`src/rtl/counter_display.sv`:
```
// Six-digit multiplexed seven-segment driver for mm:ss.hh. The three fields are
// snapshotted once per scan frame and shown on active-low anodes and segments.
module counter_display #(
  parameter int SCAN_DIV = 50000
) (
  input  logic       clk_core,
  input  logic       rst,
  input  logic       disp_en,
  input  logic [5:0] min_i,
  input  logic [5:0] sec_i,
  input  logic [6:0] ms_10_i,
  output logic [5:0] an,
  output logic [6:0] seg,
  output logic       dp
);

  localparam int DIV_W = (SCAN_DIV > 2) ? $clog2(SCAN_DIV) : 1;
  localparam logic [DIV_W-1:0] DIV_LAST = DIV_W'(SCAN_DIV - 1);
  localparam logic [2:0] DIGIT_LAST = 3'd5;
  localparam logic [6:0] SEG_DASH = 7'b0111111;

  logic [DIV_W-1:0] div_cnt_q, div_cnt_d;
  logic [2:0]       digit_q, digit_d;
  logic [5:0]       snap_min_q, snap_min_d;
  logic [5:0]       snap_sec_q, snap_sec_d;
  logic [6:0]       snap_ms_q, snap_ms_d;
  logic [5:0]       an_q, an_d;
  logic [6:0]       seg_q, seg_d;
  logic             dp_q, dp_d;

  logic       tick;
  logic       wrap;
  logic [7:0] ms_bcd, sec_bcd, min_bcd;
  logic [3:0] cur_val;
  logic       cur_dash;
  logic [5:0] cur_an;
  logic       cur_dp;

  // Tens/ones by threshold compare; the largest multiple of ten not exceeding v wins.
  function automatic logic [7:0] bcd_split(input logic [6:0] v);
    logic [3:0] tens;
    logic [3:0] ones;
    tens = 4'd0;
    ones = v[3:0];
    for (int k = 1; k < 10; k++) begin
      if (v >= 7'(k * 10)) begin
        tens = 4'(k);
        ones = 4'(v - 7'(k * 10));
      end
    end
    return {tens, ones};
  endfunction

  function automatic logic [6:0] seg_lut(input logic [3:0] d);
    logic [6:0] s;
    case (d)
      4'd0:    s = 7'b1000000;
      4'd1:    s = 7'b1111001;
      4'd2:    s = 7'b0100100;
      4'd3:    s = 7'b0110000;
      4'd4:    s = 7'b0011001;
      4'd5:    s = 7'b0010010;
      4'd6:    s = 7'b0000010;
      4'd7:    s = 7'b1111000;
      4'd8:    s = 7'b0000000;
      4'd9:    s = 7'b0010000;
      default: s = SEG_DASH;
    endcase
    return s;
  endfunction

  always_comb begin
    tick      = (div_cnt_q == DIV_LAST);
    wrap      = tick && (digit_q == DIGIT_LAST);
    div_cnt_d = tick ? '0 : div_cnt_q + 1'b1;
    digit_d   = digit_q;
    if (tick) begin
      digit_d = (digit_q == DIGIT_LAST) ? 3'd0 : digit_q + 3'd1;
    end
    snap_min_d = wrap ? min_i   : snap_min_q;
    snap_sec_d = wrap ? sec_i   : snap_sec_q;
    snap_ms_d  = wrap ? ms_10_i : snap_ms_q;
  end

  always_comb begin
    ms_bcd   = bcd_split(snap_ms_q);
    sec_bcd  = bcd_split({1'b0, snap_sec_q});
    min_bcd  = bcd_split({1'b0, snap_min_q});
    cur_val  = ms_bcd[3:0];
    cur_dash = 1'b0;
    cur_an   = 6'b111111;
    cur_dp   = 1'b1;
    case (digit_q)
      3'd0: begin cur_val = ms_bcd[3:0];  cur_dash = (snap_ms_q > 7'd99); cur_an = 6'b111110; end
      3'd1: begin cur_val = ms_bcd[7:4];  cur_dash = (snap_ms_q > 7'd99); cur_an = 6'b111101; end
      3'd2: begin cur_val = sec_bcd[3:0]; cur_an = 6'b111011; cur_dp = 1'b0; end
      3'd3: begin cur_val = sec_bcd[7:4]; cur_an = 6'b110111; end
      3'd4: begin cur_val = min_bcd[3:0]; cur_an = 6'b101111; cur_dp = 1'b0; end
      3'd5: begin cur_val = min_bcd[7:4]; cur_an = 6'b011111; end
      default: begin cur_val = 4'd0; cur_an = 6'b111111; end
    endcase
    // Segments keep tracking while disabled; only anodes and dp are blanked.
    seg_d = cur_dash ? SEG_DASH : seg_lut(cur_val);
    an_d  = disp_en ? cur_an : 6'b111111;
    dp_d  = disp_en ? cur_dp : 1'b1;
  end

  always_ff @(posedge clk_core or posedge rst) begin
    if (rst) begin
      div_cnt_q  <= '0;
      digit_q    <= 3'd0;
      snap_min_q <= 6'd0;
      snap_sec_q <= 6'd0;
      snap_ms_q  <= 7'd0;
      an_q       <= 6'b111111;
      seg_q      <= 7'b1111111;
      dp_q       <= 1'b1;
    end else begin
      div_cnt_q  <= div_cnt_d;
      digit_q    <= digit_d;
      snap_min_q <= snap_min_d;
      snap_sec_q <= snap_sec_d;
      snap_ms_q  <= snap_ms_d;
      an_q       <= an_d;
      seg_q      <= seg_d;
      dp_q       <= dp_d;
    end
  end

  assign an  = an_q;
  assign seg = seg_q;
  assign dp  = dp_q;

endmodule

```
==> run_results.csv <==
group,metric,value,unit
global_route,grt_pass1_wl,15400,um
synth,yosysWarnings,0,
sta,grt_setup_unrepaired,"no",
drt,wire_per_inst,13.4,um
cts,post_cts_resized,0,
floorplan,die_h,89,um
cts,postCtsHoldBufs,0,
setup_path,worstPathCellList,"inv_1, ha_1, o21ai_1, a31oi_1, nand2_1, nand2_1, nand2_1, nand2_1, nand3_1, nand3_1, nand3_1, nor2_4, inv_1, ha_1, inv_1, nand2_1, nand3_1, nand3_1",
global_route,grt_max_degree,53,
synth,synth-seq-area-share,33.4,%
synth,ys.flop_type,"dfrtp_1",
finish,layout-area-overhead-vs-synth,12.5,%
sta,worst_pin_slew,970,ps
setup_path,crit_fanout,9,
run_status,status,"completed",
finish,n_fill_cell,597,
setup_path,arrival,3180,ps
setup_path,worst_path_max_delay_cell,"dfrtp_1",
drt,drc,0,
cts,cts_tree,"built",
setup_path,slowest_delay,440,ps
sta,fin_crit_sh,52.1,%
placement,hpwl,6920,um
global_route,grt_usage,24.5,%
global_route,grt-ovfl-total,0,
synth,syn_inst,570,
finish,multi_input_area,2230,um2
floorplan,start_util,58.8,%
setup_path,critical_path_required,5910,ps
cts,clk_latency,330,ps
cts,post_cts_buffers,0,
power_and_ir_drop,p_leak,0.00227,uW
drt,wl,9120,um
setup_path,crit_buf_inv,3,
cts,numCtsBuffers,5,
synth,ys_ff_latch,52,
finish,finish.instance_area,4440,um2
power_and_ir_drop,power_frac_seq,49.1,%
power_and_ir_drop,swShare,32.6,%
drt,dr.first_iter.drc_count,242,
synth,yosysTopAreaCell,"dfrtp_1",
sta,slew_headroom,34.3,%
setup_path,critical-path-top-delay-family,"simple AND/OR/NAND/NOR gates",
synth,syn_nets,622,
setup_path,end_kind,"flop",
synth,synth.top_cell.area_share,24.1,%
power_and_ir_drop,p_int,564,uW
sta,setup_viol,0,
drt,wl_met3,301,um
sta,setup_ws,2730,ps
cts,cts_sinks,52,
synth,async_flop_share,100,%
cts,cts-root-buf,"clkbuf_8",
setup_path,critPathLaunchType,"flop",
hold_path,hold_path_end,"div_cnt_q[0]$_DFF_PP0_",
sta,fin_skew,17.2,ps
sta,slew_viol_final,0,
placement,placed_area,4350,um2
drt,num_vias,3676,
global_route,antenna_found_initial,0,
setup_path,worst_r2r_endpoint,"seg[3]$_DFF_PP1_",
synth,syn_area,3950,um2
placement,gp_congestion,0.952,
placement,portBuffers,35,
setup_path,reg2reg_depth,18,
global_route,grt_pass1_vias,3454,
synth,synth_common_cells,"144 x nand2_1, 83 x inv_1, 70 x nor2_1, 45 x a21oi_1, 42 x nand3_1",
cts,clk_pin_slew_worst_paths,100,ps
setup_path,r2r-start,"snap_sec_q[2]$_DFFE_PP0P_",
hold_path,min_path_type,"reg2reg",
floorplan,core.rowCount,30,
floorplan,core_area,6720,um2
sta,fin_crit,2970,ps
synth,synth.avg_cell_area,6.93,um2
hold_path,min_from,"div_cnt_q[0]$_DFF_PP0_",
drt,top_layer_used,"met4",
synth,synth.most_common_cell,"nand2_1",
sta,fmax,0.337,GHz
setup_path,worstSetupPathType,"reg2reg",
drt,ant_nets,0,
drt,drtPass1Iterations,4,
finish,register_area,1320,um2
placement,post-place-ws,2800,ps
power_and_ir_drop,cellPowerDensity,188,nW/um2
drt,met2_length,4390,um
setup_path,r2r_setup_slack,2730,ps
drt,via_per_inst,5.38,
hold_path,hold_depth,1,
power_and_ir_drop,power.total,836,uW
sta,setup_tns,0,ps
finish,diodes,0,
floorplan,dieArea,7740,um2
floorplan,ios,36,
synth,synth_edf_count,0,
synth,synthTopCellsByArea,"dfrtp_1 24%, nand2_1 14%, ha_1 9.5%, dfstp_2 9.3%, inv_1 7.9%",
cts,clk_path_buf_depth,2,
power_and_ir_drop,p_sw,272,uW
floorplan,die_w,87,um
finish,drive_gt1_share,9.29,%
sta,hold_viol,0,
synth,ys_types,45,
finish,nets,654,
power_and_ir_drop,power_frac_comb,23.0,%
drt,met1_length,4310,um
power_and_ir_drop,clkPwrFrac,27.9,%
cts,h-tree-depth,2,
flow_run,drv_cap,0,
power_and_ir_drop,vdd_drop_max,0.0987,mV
----------------------------------------
## Requirement
Where a line above contains the string "default", copy that line.

## Response area
      default: s = SEG_DASH;
      default: begin cur_val = 4'd0; cur_an = 6'b111111; end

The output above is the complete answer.